Twitter is officially rolling out new conversation settings that give people more control over their conversations. Now available to all people on Twitter, the control settings provide people on Twitter full control over their own conversations and the ability to have the meaningful discussions in the way they are most comfortable with.
The conversational controls allow people on the platform to choose who can reply to their Tweets in advance, with three easy options: 1. everyone can reply (the standard default setting), 2. people you follow can reply, or 3. people you tag within the Tweet can reply. When selecting the latter two options, Tweets will be labeled, and the reply icon will be grayed out for those not included. People who can’t reply will still be able to view, Retweet, Retweet with Comment, share, and like these Tweets.
The new feature was rolled out to a limited audience in May and, following testing, Twitter analyzed how people were using it, collecting feedback through interviews and surveys. The results of the testing phase highlighted how the settings helped enrich people’s experience on the platform in the following ways:
Following the testing phase, people on Twitter reported feeling more comfortable on the platform, as the controls helped protect them from spam and abuse, with those who have submitted abuse reports three times more likely to use the settings. Similarly, Twitter found that for every three potentially abusive replies prevented with these settings, there’s only a single additional potentially abusive Retweet with Comment and there wasn’t an uptick in unwanted Direct Messages. As a result, 60% of people who used this during the test did not have to employ Mute or Block.

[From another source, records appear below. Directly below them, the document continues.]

<file path="src/rtl/digital_tube_scan_counter.sv">
// Per-digit BCD/hex counters driving a multiplexed 7-segment display with a blank gap.
// Define TUBE_CARRY_EN to chain the digits into one ripple-carry counter.
module digital_tube_scan_counter #(
  parameter int NUM_DIGITS     = 2,
  parameter int BASE           = 10,
  parameter int SCAN_DIV       = 50000,
  parameter int BLANK_CYCLES   = 2,
  parameter int SEG_ACTIVE_LOW = 0,
  parameter int SEL_ACTIVE_LOW = 0
) (
  input  logic                    i_clk,
  input  logic                    i_rst,
  input  logic [NUM_DIGITS-1:0]   i_add,
  input  logic                    i_clr,
  output logic [6:0]              o_digitalTube,
  output logic [NUM_DIGITS-1:0]   o_sel,
  output logic [4*NUM_DIGITS-1:0] o_value
);
  localparam int PW = $clog2(SCAN_DIV);
  localparam int IW = (NUM_DIGITS > 1) ? $clog2(NUM_DIGITS) : 1;
  localparam logic [PW-1:0] PRE_MAX = PW'(SCAN_DIV - 1);
  localparam logic [IW-1:0] IDX_MAX = IW'(NUM_DIGITS - 1);
  localparam logic [NUM_DIGITS-1:0] SEL_OFF =
    (SEL_ACTIVE_LOW != 0) ? {NUM_DIGITS{1'b1}} : {NUM_DIGITS{1'b0}};
  localparam logic [6:0] SEG_OFF = (SEG_ACTIVE_LOW != 0) ? 7'h7F : 7'h00;

  logic [NUM_DIGITS-1:0][3:0] digit_q, digit_d;
  logic [PW-1:0]              pre_q, pre_d;
  logic [IW-1:0]              idx_q, idx_d;
  logic [NUM_DIGITS-1:0]      sel_q, sel_d;
  logic [6:0]                 seg_q, seg_d;

  function automatic logic [6:0] enc(input logic [3:0] v);
    case (v)
      4'h0: enc = 7'h3F;  4'h1: enc = 7'h06;  4'h2: enc = 7'h5B;  4'h3: enc = 7'h4F;
      4'h4: enc = 7'h66;  4'h5: enc = 7'h6D;  4'h6: enc = 7'h7D;  4'h7: enc = 7'h07;
      4'h8: enc = 7'h7F;  4'h9: enc = 7'h6F;  4'hA: enc = 7'h77;  4'hB: enc = 7'h7C;
      4'hC: enc = 7'h39;  4'hD: enc = 7'h5E;  4'hE: enc = 7'h79;  default: enc = 7'h71;
    endcase
  endfunction

  always_comb begin
    logic [4:0] sum;
`ifdef TUBE_CARRY_EN
    logic cy;
    cy = 1'b0;
`endif
    digit_d = digit_q;
    sum     = '0;
    for (int k = 0; k < NUM_DIGITS; k++) begin
`ifdef TUBE_CARRY_EN
      sum = {1'b0, digit_q[k]} + 5'(i_add[k]) + 5'(cy);
      cy  = (sum >= 5'(BASE));
`else
      sum = {1'b0, digit_q[k]} + 5'(i_add[k]);
`endif
      // sum never reaches 2*BASE, so one subtraction is the full modulo
      digit_d[k] = (sum >= 5'(BASE)) ? 4'(sum - 5'(BASE)) : sum[3:0];
    end
    if (i_clr) digit_d = '0;
  end

  always_comb begin
    pre_d = (pre_q == PRE_MAX) ? '0 : pre_q + 1'b1;
    idx_d = idx_q;
    if (pre_q == PRE_MAX) idx_d = (idx_q == IDX_MAX) ? '0 : idx_q + 1'b1;
    sel_d = SEL_OFF;
    seg_d = SEG_OFF;
    if (32'(pre_q) >= BLANK_CYCLES) begin
      sel_d = (NUM_DIGITS'(1) << idx_q) ^ SEL_OFF;
      seg_d = enc(digit_q[idx_q]) ^ SEG_OFF;
    end
  end

  always_ff @(posedge i_clk or negedge i_rst) begin
    if (!i_rst) begin
      digit_q <= '0;
      pre_q   <= '0;
      idx_q   <= '0;
      sel_q   <= SEL_OFF;
      seg_q   <= SEG_OFF;
    end else begin
      digit_q <= digit_d;
      pre_q   <= pre_d;
      idx_q   <= idx_d;
      sel_q   <= sel_d;
      seg_q   <= seg_d;
    end
  end

  assign o_value       = digit_q;
  assign o_sel         = sel_q;
  assign o_digitalTube = seg_q;
endmodule

</file>
File: src/rtl/branch_resolve_unit.sv
// ID-stage branch resolution: holds the IF-stage prediction, resolves beq/bne,
// redirects fetch on a mispredict and returns a training update plus statistics.
module branch_resolve_unit #(
    parameter int unsigned ADDR_W = 32,
    parameter int unsigned CNT_W  = 16
) (
    input  logic              clk,
    input  logic              rst_n,
    input  logic              stall,
    input  logic              if_branch,
    input  logic              if_pred_taken,
    input  logic [ADDR_W-1:0] if_pc_plus4,
    input  logic [ADDR_W-1:0] if_pc_target,
    input  logic              id_is_bne,
    input  logic [31:0]       id_rs1,
    input  logic [31:0]       id_rs2,
    output logic              redirect_valid,
    output logic [ADDR_W-1:0] redirect_pc,
    output logic              flush_if,
    output logic              upd_valid,
    output logic              upd_taken,
    output logic [CNT_W-1:0]  br_count,
    output logic [CNT_W-1:0]  mispred_count
);

    typedef enum logic {
        EMPTY   = 1'b0,
        PENDING = 1'b1
    } state_t;

    localparam logic [CNT_W-1:0] CNT_MAX = '1;

    state_t            state_q, state_d;
    logic              slot_pred_q, slot_pred_d;
    logic [ADDR_W-1:0] slot_plus4_q, slot_plus4_d;
    logic [ADDR_W-1:0] slot_target_q, slot_target_d;
    logic              resolve_c;
    logic              actual_c;
    logic              mis_c;

    // Slot control, resolve decision and same-cycle redirect
    always_comb begin
        state_d        = state_q;
        slot_pred_d    = slot_pred_q;
        slot_plus4_d   = slot_plus4_q;
        slot_target_d  = slot_target_q;
        resolve_c      = 1'b0;
        actual_c       = (id_rs1 == id_rs2) ^ id_is_bne;
        mis_c          = 1'b0;
        redirect_valid = 1'b0;
        redirect_pc    = '0;
        flush_if       = 1'b0;
        case (state_q)
            EMPTY: begin
                if (if_branch && !stall) begin
                    state_d       = PENDING;
                    slot_pred_d   = if_pred_taken;
                    slot_plus4_d  = if_pc_plus4;
                    slot_target_d = if_pc_target;
                end
            end
            PENDING: begin
                if (!stall) begin
                    resolve_c = 1'b1;
                    mis_c     = actual_c != slot_pred_q;
                    if (mis_c) begin
                        // The squashed IF branch is dropped, never captured
                        redirect_valid = 1'b1;
                        flush_if       = 1'b1;
                        redirect_pc    = actual_c ? slot_target_q : slot_plus4_q;
                        state_d        = EMPTY;
                    end else if (if_branch) begin
                        slot_pred_d   = if_pred_taken;
                        slot_plus4_d  = if_pc_plus4;
                        slot_target_d = if_pc_target;
                    end else begin
                        state_d = EMPTY;
                    end
                end
            end
        endcase
    end

    always_ff @(posedge clk) begin
        if (!rst_n) begin
            state_q       <= EMPTY;
            slot_pred_q   <= 1'b0;
            slot_plus4_q  <= '0;
            slot_target_q <= '0;
        end else begin
            state_q       <= state_d;
            slot_pred_q   <= slot_pred_d;
            slot_plus4_q  <= slot_plus4_d;
            slot_target_q <= slot_target_d;
        end
    end

    // Training update and saturating statistics
    always_ff @(posedge clk) begin
        if (!rst_n) begin
            upd_valid     <= 1'b0;
            upd_taken     <= 1'b0;
            br_count      <= '0;
            mispred_count <= '0;
        end else begin
            upd_valid <= resolve_c;
            if (resolve_c) begin
                upd_taken <= actual_c;
                if (br_count != CNT_MAX) begin
                    br_count <= br_count + CNT_W'(1);
                end
                if (mis_c && (mispred_count != CNT_MAX)) begin
                    mispred_count <= mispred_count + CNT_W'(1);
                end
            end
        end
    end

endmodule
File: config.mk
export PLATFORM = sky130hd
export DESIGN_NAME = branch_resolve_unit
export DESIGN_NICKNAME = d
export VERILOG_FILES = /design/src/rtl/branch_resolve_unit.sv
export SDC_FILE = /design/constraint.sdc
export NUM_CORES = 1
export LEC_CHECK = 0
export CAP_MARGIN = 10
export CORE_UTILIZATION = 45
export CTS_CLUSTER_DIAMETER = 50
export DETAILED_ROUTE_END_ITERATION = 10
export PLACE_DENSITY = 0.84
export REMOVE_ABC_BUFFERS = 1
export SLEW_MARGIN = 20
export SYNTH_ARGS = -nofsm -noshare
export SYNTH_HDL_FRONTEND = slang
export SYNTH_SLANG_ARGS = --single-unit
File: constraint.sdc
create_clock -name clk -period 6.3 [get_ports clk]
set_input_delay 1.26 -clock clk [delete_from_list [all_inputs] [get_ports clk]]
set_output_delay 1.26 -clock clk [all_outputs]
set_load 0.02 [all_outputs]
Word-level counts from Yosys, hierarchy flattened
Cells that the tools add are included.
Widths: inputs -> output; s select.
{"block": "totals", "ff_bits": 100, "word_cells": 57, "output_inout_bits": 68}
{"block": "op_classes", "n_addsub": 2, "n_eq_ne": 8, "reduce_logical": 6, "bitwise_logic": 2, "n_mux": 31}
{"op": "$mux 32", "count": 12}
{"op": "$pmux 32 s2", "count": 2}
{"op": "$add 16x1->16 const B", "count": 2}
{"op": "$eq 32x32->1", "count": 1}
{"op": "$ne 16x16->1 const B", "count": 2}
{"op": "$mux 1", "count": 15}
{"op": "$ne 2x2->1 const B", "count": 4}
{"op": "$pmux 1 s2", "count": 2}
{"op": "$reduce_and 2->1", "count": 2}
{"op": "$reduce_and 4->1", "count": 1}
{"op": "$logic_and 1x1->1", "count": 2}
{"op": "$logic_not 1->1", "count": 1}
{"op": "$ne 1x1->1", "count": 1}
{"op": "$not 1->1", "count": 1}
{"op": "$xor 1x1->1", "count": 1}

Logic depth before layout (Yosys ltp)
Gate-level depths: netlist (run 1).
{"block": "logic_depth", "word_depth": 7, "mapped_depth": 10}

Least setup slack after synthesis (run 1)
OpenSTA, ideal clock, no wires.
{"block": "synth_timing", "path_type": "input -> output", "start": "input port id_rs2[23]", "end": "output port redirect_pc[10]", "cell_stages": 9, "t_required_ns": 5.040, "slack_ns": 1.703, "arrival_ns": 3.337, "path_buffers": 2, "path_cell_list": "xor2_1 nor4_1 nand4_1 nor2_4 xnor2_1 clkbuf_1 buf_1 mux2i_1 nor2_1"}
{"block": "synth_via", "elab_chain_len": 6, "word_cells_on_any_way": 7, "cone_classes": "2 x eq/ne; 4 x mux; 1 x bitwise"}
{"item": "start: declaration", "line": "16", "source": "input logic [31:0] id_rs2,"}
{"item": "$eq 32x32->1 (*)", "line": "48", "source": "actual_c = (id_rs1 == id_rs2) ^ id_is_bne;"}
{"item": "$xor 1x1->1 (*)", "line": "48"}
{"item": "$mux 32 or $ne 1x1->1 (tied branches)", "line": "70, 65"}
{"item": "$mux 32 (*)", "line": "66", "source": "if (mis_c) begin"}
{"item": "$mux 32 (*)", "line": "63", "source": "if (!stall) begin"}
{"item": "$mux 32 (*)", "line": "53", "source": "case (state_q)"}
{"item": "end: declaration", "line": "18", "source": "output logic [ADDR_W-1:0] redirect_pc,"}
Every way passes the cells marked *; elsewhere a longest branch is shown, timed or not.

Worst setup path in the final report (run 1)
{"block": "layout_timing", "start": "input port id_rs1[23]", "end": "output port redirect_pc[27]"}
{"block": "layout_via", "elab_chain_len": 6, "word_cells_on_any_way": 7, "cone_classes": "2 x eq/ne; 4 x mux; 1 x bitwise"}
{"item": "start: declaration", "line": "15", "source": "input logic [31:0] id_rs1,"}
{"item": "$eq 32x32->1 (*)", "line": "48"}
{"item": "$xor 1x1->1 (*)", "line": "48"}
{"item": "$mux 32 or $ne 1x1->1 (tied branches)", "line": "70, 65"}
{"item": "$mux 32 (*)", "line": "66"}
{"item": "$mux 32 (*)", "line": "63"}
{"item": "$mux 32 (*)", "line": "53"}
Marked as above.
### src/rtl/counter_sched.sv
// Round-robin scheduler/sequencer driving a shared 4-bit loadable up/down counter.
// Optional abort support is enabled with `define COUNTER_SCHED_ABORT_EN.
module counter_sched #(
    parameter int WIDTH  = 4,
    parameter int STEP_W = 8
) (
    input  logic              clk,
    input  logic              reset,
    input  logic              req0_valid,
    output logic              req0_ready,
    input  logic [WIDTH-1:0]  req0_start,
    input  logic              req0_ud,
    input  logic [STEP_W-1:0] req0_steps,
    input  logic              req1_valid,
    output logic              req1_ready,
    input  logic [WIDTH-1:0]  req1_start,
    input  logic              req1_ud,
    input  logic [STEP_W-1:0] req1_steps,
    output logic              cnt_load,
    output logic              cnt_ud,
    output logic [WIDTH-1:0]  cnt_data,
    input  logic [WIDTH-1:0]  cnt_q,
`ifdef COUNTER_SCHED_ABORT_EN
    input  logic              abort,
    output logic              done_aborted,
`endif
    output logic              busy,
    output logic              done_valid,
    output logic              done_id,
    output logic [WIDTH-1:0]  done_value
);

    typedef enum logic [1:0] {IDLE, LOAD, RUN, DONE} state_t;

    state_t              r_state;
    state_t              w_next;
    logic                r_last;
    logic                r_id;
    logic                r_ud;
    logic [WIDTH-1:0]    r_start;
    logic [STEP_W-1:0]   r_steps;
    logic [STEP_W-1:0]   r_remaining;
    logic                w_grant0;
    logic                w_grant1;
    logic                w_abort_hit;

    // A lone valid wins; on a tie the requester not granted last wins.
    assign w_grant0 = (r_state == IDLE) && !reset && req0_valid && (!req1_valid || r_last);
    assign w_grant1 = (r_state == IDLE) && !reset && req1_valid && !w_grant0;

    assign req0_ready = w_grant0;
    assign req1_ready = w_grant1;

`ifdef COUNTER_SCHED_ABORT_EN
    logic r_aborted;
    assign w_abort_hit  = abort && ((r_state == LOAD) || (r_state == RUN));
    assign done_aborted = (r_state == DONE) && r_aborted;

    always_ff @(posedge clk or posedge reset) begin
        if (reset) begin
            r_aborted <= 1'b0;
        end else if ((r_state == LOAD) || (r_state == RUN)) begin
            r_aborted <= w_abort_hit;
        end else if (r_state == IDLE) begin
            r_aborted <= 1'b0;
        end
    end
`else
    assign w_abort_hit = 1'b0;
`endif

    always_ff @(posedge clk or posedge reset) begin
        if (reset) begin
            r_state     <= IDLE;
            r_last      <= 1'b1;
            r_id        <= 1'b0;
            r_ud        <= 1'b0;
            r_start     <= '0;
            r_steps     <= '0;
            r_remaining <= '0;
        end else begin
            r_state <= w_next;
            case (r_state)
                IDLE: begin
                    if (w_grant0 || w_grant1) begin
                        r_last  <= w_grant1;
                        r_id    <= w_grant1;
                        r_ud    <= w_grant1 ? req1_ud    : req0_ud;
                        r_start <= w_grant1 ? req1_start : req0_start;
                        r_steps <= w_grant1 ? req1_steps : req0_steps;
                    end
                end
                LOAD:    r_remaining <= r_steps;
                RUN:     r_remaining <= r_remaining - 1'b1;
                default: ;
            endcase
        end
    end

    // The counter has no enable, so every non-counting state reloads its own value.
    always_comb begin
        w_next   = r_state;
        cnt_load = 1'b1;
        cnt_ud   = 1'b0;
        cnt_data = cnt_q;
        case (r_state)
            IDLE: begin
                if (w_grant0 || w_grant1) w_next = LOAD;
            end
            LOAD: begin
                cnt_data = r_start;
                w_next   = (r_steps == '0) ? DONE : RUN;
            end
            RUN: begin
                cnt_load = 1'b0;
                cnt_ud   = r_ud;
                if (r_remaining == STEP_W'(1)) w_next = DONE;
            end
            DONE:    w_next = IDLE;
            default: w_next = IDLE;
        endcase
        if (w_abort_hit) w_next = DONE;
    end

    assign busy       = (r_state != IDLE);
    assign done_valid = (r_state == DONE);
    assign done_id    = (r_state == DONE) ? r_id  : 1'b0;
    assign done_value = (r_state == DONE) ? cnt_q : '0;

endmodule

### config.mk
export PLATFORM = sky130hd
export DESIGN_NAME = counter_sched
export DESIGN_NICKNAME = d
export VERILOG_FILES = /design/src/rtl/counter_sched.sv
export SDC_FILE = /design/constraint.sdc
export NUM_CORES = 1
export LEC_CHECK = 0
export ABC_AREA = 0
export CAP_MARGIN = 20
export CORE_ASPECT_RATIO = 0.7
export CORE_MARGIN = 4
export CORE_UTILIZATION = 45
export DETAILED_ROUTE_END_ITERATION = 10
export PLACE_DENSITY = 0.91
export SLEW_MARGIN = 25
export SYNTH_ARGS = -nofsm -noshare
export SYNTH_HDL_FRONTEND = slang
export SYNTH_SLANG_ARGS = --single-unit
### constraint.sdc
create_clock -name clk -period 1.8 [get_ports clk]
set_input_delay 0.18 -clock clk [delete_from_list [all_inputs] [get_ports clk]]
set_output_delay 0.18 -clock clk [all_outputs]
set_load 0.1 [all_outputs]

Supporting an open dialogue
Twitter also found an increase in more meaningful conversations taking place on the platform, with Tweets using these settings about social issues such as Black Lives Matter and COVID-19 longer on average than those without the conversation controls. People felt more comfortable engaging in sensitive conversations about politics and social issues, while those with high followings employed the controls to share more personal thoughts, opinions and news.
Serving the public conversation
Throughout testing, Twitter saw continued interest in various points of views with the new Retweets with Comments timeline visited four times more often on Tweets using the settings. As a result, on several occasions a Retweet with Comment generated higher engagement than the original Tweet in spite of numbers of followers.
With a commitment to serving the public conversation, Twitter will continue to update and improve the settings in line with people’s feedback. Over the course of the coming months, Twitter will be testing a new label to make it more obvious when conversation settings are used, and there are plans to add-in an option to invite more people to the conversation after it starts, clear notifications indicating when you have been invited to join a conversation, and more ways to see the entire discussion.